= EXTRACTED MATERIAL =

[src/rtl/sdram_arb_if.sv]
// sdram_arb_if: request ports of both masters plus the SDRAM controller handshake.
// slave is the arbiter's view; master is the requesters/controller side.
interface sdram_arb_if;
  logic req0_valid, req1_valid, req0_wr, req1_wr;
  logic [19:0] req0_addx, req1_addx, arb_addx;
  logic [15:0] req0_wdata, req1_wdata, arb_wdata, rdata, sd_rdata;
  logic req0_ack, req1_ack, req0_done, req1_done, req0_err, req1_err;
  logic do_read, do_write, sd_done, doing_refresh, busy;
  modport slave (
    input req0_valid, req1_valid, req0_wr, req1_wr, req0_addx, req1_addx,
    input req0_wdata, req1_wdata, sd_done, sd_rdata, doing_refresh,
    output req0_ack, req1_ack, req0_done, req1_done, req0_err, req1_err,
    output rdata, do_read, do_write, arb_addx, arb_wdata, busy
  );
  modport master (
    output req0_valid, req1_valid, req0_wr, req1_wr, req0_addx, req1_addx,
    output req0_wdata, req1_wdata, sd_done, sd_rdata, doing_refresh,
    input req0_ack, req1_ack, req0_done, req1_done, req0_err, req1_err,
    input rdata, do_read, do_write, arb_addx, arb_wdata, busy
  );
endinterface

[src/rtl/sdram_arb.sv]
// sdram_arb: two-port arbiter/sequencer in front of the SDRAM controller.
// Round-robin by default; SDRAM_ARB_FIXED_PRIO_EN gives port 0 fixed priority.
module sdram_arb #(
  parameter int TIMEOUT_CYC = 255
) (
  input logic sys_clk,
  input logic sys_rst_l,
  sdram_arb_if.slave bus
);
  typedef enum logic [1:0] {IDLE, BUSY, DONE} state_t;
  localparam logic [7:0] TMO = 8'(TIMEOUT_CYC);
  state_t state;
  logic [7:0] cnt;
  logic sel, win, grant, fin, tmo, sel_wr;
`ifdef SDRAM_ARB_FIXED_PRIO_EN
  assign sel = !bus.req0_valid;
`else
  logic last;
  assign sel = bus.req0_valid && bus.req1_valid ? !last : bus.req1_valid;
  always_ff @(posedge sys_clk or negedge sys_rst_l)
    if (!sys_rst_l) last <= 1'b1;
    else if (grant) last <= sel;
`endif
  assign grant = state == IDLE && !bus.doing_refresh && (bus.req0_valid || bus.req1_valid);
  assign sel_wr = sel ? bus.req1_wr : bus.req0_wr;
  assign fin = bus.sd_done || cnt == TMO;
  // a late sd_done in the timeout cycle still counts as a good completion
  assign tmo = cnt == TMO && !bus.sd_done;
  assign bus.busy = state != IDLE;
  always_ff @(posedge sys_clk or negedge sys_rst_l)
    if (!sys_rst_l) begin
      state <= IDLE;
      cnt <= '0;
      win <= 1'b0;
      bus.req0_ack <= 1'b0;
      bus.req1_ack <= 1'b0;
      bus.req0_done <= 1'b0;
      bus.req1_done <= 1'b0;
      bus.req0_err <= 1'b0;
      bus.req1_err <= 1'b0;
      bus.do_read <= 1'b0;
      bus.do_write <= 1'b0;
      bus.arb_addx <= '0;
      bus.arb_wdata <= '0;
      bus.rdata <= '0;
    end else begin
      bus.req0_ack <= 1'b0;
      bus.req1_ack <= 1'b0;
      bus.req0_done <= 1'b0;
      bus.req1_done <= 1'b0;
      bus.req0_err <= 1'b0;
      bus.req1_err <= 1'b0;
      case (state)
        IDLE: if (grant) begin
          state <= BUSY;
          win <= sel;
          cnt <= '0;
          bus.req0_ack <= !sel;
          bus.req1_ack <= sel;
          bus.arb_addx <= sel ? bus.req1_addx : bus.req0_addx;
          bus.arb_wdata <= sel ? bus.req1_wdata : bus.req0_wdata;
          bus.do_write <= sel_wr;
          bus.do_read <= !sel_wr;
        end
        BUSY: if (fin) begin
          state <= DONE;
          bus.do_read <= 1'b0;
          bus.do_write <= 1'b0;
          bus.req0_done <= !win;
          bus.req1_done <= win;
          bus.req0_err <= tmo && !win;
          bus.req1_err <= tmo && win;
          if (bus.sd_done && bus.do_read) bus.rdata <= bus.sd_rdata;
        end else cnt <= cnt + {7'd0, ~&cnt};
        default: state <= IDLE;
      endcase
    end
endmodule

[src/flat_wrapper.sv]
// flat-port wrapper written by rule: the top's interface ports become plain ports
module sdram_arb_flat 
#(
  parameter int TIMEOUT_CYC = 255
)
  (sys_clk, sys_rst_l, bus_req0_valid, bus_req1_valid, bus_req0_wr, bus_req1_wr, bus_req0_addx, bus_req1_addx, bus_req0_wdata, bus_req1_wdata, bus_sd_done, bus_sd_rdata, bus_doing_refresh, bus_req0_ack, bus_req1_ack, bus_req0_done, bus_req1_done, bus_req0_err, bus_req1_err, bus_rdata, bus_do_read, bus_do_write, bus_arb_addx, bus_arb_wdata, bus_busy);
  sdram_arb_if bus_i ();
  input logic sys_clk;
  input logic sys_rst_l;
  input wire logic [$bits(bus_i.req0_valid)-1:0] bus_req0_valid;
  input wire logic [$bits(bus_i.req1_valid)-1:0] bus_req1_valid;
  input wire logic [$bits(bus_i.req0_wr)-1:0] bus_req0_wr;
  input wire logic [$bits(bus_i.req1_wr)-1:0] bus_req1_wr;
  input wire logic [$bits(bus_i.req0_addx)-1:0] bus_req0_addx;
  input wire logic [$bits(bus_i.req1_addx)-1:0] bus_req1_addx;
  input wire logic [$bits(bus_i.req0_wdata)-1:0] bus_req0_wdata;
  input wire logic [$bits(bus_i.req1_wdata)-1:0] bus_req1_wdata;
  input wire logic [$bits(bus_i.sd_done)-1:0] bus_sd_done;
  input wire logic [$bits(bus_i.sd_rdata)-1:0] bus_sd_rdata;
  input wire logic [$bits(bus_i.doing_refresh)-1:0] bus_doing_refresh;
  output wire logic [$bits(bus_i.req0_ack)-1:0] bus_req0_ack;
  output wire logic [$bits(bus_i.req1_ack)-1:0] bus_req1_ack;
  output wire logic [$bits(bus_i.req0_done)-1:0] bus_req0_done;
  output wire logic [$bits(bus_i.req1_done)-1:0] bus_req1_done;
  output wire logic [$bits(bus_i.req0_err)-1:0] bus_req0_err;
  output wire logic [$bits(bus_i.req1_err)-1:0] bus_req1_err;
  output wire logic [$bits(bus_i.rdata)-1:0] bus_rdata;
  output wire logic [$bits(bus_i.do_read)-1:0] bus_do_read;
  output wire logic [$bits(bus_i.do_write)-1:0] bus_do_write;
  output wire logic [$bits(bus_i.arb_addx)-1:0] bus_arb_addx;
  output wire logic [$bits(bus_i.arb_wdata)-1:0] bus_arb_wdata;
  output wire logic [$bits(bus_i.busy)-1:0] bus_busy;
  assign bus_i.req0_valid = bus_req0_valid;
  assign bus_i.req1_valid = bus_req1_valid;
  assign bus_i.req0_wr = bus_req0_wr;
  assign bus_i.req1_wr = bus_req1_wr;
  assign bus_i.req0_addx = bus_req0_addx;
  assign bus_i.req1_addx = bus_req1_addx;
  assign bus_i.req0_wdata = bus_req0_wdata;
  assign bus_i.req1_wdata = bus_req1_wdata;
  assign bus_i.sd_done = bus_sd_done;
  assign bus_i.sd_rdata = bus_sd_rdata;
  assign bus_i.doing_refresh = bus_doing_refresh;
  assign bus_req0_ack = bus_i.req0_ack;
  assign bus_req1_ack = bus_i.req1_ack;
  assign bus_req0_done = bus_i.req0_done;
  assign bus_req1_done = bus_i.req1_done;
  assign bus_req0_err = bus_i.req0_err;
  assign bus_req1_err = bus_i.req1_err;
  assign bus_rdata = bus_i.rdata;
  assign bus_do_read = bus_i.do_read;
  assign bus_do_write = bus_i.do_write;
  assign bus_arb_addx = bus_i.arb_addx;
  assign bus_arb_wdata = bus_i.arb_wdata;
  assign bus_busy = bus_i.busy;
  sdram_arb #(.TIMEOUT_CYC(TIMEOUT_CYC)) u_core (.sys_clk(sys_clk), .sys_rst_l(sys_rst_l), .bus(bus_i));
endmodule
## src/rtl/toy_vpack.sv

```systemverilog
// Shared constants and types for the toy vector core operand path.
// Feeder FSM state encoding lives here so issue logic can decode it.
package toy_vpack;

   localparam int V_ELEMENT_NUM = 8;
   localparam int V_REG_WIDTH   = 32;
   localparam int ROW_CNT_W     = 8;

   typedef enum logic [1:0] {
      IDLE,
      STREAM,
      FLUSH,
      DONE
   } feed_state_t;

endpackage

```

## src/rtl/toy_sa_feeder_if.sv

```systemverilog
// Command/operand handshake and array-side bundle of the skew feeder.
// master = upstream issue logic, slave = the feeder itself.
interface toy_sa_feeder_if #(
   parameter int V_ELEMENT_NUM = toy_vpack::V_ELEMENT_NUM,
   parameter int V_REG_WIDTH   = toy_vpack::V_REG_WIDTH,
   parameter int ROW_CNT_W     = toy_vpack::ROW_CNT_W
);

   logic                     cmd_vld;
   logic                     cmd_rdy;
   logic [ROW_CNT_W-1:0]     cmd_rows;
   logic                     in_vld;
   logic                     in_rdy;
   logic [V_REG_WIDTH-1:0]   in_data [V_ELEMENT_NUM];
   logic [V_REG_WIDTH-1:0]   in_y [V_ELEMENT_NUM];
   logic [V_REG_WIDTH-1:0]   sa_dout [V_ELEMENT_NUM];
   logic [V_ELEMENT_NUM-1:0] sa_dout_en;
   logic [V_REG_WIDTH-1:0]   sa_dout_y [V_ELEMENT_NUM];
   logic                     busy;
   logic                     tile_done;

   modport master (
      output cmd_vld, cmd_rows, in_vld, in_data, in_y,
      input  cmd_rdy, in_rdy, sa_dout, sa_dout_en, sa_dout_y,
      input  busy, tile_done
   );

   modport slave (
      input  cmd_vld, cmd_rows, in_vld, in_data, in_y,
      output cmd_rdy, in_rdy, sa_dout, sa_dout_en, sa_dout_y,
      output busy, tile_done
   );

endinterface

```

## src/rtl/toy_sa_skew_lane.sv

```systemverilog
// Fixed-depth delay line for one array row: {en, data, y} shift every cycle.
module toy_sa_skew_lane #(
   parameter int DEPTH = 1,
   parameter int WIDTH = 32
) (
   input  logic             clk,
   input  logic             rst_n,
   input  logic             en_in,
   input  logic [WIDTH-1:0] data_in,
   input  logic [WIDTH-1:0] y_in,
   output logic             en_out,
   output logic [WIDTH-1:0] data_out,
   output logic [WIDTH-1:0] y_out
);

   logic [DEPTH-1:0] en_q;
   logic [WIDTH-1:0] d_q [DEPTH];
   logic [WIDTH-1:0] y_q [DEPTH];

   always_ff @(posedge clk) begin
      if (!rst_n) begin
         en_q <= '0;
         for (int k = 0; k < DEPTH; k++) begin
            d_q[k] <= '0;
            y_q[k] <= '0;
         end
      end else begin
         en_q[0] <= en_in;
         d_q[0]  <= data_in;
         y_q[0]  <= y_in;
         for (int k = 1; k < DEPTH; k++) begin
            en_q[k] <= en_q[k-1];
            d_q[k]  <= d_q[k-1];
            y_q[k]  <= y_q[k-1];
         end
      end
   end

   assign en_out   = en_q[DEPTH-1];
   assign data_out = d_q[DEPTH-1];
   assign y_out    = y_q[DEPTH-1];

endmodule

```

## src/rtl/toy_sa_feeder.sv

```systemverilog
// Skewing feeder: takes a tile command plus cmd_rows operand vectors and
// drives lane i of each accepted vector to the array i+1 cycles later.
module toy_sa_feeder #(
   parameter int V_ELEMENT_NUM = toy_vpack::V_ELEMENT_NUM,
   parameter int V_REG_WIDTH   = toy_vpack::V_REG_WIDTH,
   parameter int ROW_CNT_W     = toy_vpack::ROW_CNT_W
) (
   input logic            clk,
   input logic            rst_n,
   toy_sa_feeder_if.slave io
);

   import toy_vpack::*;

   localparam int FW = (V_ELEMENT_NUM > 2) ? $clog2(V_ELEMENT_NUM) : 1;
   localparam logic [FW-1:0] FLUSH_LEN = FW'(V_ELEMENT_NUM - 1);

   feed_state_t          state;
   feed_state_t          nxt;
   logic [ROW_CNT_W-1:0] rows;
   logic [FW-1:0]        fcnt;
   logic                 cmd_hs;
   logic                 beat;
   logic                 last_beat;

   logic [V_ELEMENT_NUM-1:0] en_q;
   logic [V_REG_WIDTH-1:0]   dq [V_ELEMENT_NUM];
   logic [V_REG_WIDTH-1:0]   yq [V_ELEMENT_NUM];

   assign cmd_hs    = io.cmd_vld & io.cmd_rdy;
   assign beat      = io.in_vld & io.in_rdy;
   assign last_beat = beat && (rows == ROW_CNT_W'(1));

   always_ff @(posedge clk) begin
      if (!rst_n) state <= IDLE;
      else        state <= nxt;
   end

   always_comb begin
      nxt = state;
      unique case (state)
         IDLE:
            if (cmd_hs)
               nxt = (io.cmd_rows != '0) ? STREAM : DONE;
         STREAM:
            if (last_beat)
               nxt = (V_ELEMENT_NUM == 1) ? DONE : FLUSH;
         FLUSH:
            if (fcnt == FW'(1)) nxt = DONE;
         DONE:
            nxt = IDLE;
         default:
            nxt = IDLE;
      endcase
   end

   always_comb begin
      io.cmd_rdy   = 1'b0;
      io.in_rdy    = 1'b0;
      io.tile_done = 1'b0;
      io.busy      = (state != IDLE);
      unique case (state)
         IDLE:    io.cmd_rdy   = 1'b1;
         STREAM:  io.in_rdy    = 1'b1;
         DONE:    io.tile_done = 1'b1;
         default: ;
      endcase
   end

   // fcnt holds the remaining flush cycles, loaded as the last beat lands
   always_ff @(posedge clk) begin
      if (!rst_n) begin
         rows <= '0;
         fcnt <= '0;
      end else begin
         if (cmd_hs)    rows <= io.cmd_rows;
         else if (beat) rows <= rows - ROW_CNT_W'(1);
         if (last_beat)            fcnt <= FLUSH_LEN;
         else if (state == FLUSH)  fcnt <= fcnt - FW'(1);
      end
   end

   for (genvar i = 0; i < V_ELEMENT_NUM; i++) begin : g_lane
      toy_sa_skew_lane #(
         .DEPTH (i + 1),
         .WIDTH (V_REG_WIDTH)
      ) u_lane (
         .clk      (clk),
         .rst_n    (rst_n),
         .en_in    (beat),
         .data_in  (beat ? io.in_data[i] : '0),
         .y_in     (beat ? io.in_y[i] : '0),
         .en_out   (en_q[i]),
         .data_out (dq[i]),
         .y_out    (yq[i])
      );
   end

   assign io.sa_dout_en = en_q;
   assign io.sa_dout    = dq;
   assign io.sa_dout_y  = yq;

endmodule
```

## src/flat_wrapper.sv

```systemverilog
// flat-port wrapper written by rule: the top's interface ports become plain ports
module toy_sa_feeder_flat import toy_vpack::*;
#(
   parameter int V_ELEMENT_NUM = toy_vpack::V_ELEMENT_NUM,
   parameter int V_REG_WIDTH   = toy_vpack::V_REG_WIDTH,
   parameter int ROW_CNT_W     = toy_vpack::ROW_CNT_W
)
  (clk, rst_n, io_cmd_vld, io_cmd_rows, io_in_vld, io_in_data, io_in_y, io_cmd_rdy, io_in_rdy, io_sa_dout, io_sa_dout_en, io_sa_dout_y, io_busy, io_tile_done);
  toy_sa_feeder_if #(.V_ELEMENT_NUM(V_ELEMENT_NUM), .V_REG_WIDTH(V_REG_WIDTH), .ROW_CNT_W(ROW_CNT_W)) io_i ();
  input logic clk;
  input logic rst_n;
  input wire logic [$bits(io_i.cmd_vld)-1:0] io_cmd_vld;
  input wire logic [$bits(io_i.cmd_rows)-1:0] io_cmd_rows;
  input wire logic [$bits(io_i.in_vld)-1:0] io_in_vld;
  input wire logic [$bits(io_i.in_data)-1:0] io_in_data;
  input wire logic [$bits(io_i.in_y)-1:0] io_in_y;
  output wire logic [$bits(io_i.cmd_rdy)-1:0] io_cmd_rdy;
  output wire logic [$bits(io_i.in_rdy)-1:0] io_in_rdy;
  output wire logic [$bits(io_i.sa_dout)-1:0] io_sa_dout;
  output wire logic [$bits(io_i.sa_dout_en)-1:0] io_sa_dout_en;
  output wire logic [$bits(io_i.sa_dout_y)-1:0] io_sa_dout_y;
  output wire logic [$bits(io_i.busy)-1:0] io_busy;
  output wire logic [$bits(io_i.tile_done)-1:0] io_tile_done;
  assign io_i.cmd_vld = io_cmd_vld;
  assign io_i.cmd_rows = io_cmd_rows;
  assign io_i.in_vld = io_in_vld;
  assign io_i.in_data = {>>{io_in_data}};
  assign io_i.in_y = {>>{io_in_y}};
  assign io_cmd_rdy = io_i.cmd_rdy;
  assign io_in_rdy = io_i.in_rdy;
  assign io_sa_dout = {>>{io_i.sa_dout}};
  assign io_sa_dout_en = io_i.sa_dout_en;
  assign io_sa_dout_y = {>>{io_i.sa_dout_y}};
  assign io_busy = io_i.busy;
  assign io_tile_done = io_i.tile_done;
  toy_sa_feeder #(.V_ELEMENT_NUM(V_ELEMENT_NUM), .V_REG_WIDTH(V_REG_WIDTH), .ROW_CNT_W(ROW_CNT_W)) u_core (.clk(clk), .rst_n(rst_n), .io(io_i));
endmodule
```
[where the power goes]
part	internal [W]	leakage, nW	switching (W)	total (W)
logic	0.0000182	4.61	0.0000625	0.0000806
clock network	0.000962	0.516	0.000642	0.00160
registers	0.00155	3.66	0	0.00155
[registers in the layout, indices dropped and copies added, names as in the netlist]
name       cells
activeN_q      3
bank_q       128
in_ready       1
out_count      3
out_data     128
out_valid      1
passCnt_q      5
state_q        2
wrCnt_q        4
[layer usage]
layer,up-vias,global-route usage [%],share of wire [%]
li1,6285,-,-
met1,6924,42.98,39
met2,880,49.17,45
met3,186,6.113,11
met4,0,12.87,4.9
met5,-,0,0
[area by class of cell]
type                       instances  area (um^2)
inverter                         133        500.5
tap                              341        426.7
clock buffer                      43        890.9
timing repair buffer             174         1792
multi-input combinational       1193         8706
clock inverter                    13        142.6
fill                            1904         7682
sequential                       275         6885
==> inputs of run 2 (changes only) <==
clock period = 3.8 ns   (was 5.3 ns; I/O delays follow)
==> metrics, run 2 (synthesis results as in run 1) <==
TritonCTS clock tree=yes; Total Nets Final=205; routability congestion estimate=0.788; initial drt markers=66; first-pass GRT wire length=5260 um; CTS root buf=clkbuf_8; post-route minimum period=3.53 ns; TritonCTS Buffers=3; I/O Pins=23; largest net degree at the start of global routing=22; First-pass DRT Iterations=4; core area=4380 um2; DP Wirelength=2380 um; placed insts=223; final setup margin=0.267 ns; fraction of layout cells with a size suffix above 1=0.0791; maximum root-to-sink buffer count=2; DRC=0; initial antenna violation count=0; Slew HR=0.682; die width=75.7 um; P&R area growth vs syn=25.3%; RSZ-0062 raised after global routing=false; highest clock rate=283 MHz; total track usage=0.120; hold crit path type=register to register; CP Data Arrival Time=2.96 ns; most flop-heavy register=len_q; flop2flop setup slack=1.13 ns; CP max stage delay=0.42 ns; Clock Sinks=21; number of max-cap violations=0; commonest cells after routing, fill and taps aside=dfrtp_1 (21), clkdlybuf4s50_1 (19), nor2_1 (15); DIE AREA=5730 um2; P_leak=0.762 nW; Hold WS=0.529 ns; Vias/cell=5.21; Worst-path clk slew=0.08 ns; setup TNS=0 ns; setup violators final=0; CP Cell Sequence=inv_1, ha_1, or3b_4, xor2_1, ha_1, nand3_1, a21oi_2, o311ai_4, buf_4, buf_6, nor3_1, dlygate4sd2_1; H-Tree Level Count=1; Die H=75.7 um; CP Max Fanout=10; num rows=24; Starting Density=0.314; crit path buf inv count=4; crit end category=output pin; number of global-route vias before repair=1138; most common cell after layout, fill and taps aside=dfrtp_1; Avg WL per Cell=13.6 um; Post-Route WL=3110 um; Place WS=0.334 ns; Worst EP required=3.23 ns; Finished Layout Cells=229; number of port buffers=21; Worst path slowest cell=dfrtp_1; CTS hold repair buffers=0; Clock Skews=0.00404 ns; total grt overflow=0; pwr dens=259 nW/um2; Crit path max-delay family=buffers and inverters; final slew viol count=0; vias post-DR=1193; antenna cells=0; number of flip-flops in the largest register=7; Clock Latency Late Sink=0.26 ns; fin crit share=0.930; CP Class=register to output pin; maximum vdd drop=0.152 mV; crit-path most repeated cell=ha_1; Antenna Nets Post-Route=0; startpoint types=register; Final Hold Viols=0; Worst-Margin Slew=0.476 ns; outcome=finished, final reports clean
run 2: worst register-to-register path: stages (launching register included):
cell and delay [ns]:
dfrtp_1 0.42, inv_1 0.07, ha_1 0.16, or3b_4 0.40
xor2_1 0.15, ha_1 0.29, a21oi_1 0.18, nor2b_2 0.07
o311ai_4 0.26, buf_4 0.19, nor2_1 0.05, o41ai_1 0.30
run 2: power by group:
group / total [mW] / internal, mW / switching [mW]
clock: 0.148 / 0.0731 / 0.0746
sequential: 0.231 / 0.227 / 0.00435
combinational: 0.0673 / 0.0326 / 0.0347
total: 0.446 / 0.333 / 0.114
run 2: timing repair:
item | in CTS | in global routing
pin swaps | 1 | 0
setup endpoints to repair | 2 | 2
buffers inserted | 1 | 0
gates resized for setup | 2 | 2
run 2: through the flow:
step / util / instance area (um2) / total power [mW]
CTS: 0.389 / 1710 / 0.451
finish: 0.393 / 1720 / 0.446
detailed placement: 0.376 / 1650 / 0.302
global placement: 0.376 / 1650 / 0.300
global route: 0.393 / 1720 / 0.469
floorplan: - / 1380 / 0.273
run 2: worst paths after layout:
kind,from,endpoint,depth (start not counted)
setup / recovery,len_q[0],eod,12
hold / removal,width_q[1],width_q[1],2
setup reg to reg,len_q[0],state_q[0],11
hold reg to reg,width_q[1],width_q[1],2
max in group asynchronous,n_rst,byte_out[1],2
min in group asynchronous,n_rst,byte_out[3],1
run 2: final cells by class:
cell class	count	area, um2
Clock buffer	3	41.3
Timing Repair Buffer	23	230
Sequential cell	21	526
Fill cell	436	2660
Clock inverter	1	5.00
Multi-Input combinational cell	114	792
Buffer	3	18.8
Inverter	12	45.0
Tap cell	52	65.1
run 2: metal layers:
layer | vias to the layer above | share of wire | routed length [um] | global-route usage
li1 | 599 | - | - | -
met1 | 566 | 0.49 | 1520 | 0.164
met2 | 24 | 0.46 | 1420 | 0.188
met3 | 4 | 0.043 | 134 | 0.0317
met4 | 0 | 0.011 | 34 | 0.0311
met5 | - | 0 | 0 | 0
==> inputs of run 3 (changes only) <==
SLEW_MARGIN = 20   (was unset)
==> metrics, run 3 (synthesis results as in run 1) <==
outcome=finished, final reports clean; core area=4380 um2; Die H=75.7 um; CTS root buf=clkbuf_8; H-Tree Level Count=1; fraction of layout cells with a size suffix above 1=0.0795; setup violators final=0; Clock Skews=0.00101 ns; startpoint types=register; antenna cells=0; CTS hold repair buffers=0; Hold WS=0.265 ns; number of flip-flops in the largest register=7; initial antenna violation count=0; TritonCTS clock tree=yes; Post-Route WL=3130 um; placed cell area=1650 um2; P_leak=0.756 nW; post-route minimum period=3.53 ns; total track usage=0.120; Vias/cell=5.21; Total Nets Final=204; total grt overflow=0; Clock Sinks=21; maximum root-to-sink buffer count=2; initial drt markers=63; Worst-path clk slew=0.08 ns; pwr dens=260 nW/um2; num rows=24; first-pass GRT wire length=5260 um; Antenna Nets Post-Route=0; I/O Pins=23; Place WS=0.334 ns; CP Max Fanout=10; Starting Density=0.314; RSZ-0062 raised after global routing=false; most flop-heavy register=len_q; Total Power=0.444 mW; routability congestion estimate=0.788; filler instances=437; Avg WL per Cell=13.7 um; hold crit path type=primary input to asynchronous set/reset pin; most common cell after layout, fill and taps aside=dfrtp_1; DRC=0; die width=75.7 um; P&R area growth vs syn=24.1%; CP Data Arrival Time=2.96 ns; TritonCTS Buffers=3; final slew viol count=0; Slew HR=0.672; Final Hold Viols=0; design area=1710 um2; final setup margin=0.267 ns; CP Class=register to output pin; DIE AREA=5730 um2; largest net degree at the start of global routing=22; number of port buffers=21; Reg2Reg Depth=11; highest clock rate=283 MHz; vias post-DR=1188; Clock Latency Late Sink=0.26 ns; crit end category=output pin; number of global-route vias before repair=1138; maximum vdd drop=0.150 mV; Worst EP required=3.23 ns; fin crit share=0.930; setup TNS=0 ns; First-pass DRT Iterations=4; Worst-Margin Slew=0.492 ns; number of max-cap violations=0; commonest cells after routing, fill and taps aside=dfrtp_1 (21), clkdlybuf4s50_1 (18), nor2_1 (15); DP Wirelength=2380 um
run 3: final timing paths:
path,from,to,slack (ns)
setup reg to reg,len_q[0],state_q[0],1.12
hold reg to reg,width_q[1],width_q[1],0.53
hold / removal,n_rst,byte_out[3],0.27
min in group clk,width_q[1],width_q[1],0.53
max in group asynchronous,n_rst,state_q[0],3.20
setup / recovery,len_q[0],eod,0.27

= THE TASK =
Everything from the line with "gates resized for setup | 2 | 2" through the line with "met5 | - | 0 | 0 | 0" in the listing above must be retyped exactly, with nothing added.

= FINISHED EXERCISE =
gates resized for setup | 2 | 2
run 2: through the flow:
step / util / instance area (um2) / total power [mW]
CTS: 0.389 / 1710 / 0.451
finish: 0.393 / 1720 / 0.446
detailed placement: 0.376 / 1650 / 0.302
global placement: 0.376 / 1650 / 0.300
global route: 0.393 / 1720 / 0.469
floorplan: - / 1380 / 0.273
run 2: worst paths after layout:
kind,from,endpoint,depth (start not counted)
setup / recovery,len_q[0],eod,12
hold / removal,width_q[1],width_q[1],2
setup reg to reg,len_q[0],state_q[0],11
hold reg to reg,width_q[1],width_q[1],2
max in group asynchronous,n_rst,byte_out[1],2
min in group asynchronous,n_rst,byte_out[3],1
run 2: final cells by class:
cell class	count	area, um2
Clock buffer	3	41.3
Timing Repair Buffer	23	230
Sequential cell	21	526
Fill cell	436	2660
Clock inverter	1	5.00
Multi-Input combinational cell	114	792
Buffer	3	18.8
Inverter	12	45.0
Tap cell	52	65.1
run 2: metal layers:
layer | vias to the layer above | share of wire | routed length [um] | global-route usage
li1 | 599 | - | - | -
met1 | 566 | 0.49 | 1520 | 0.164
met2 | 24 | 0.46 | 1420 | 0.188
met3 | 4 | 0.043 | 134 | 0.0317
met4 | 0 | 0.011 | 34 | 0.0311
met5 | - | 0 | 0 | 0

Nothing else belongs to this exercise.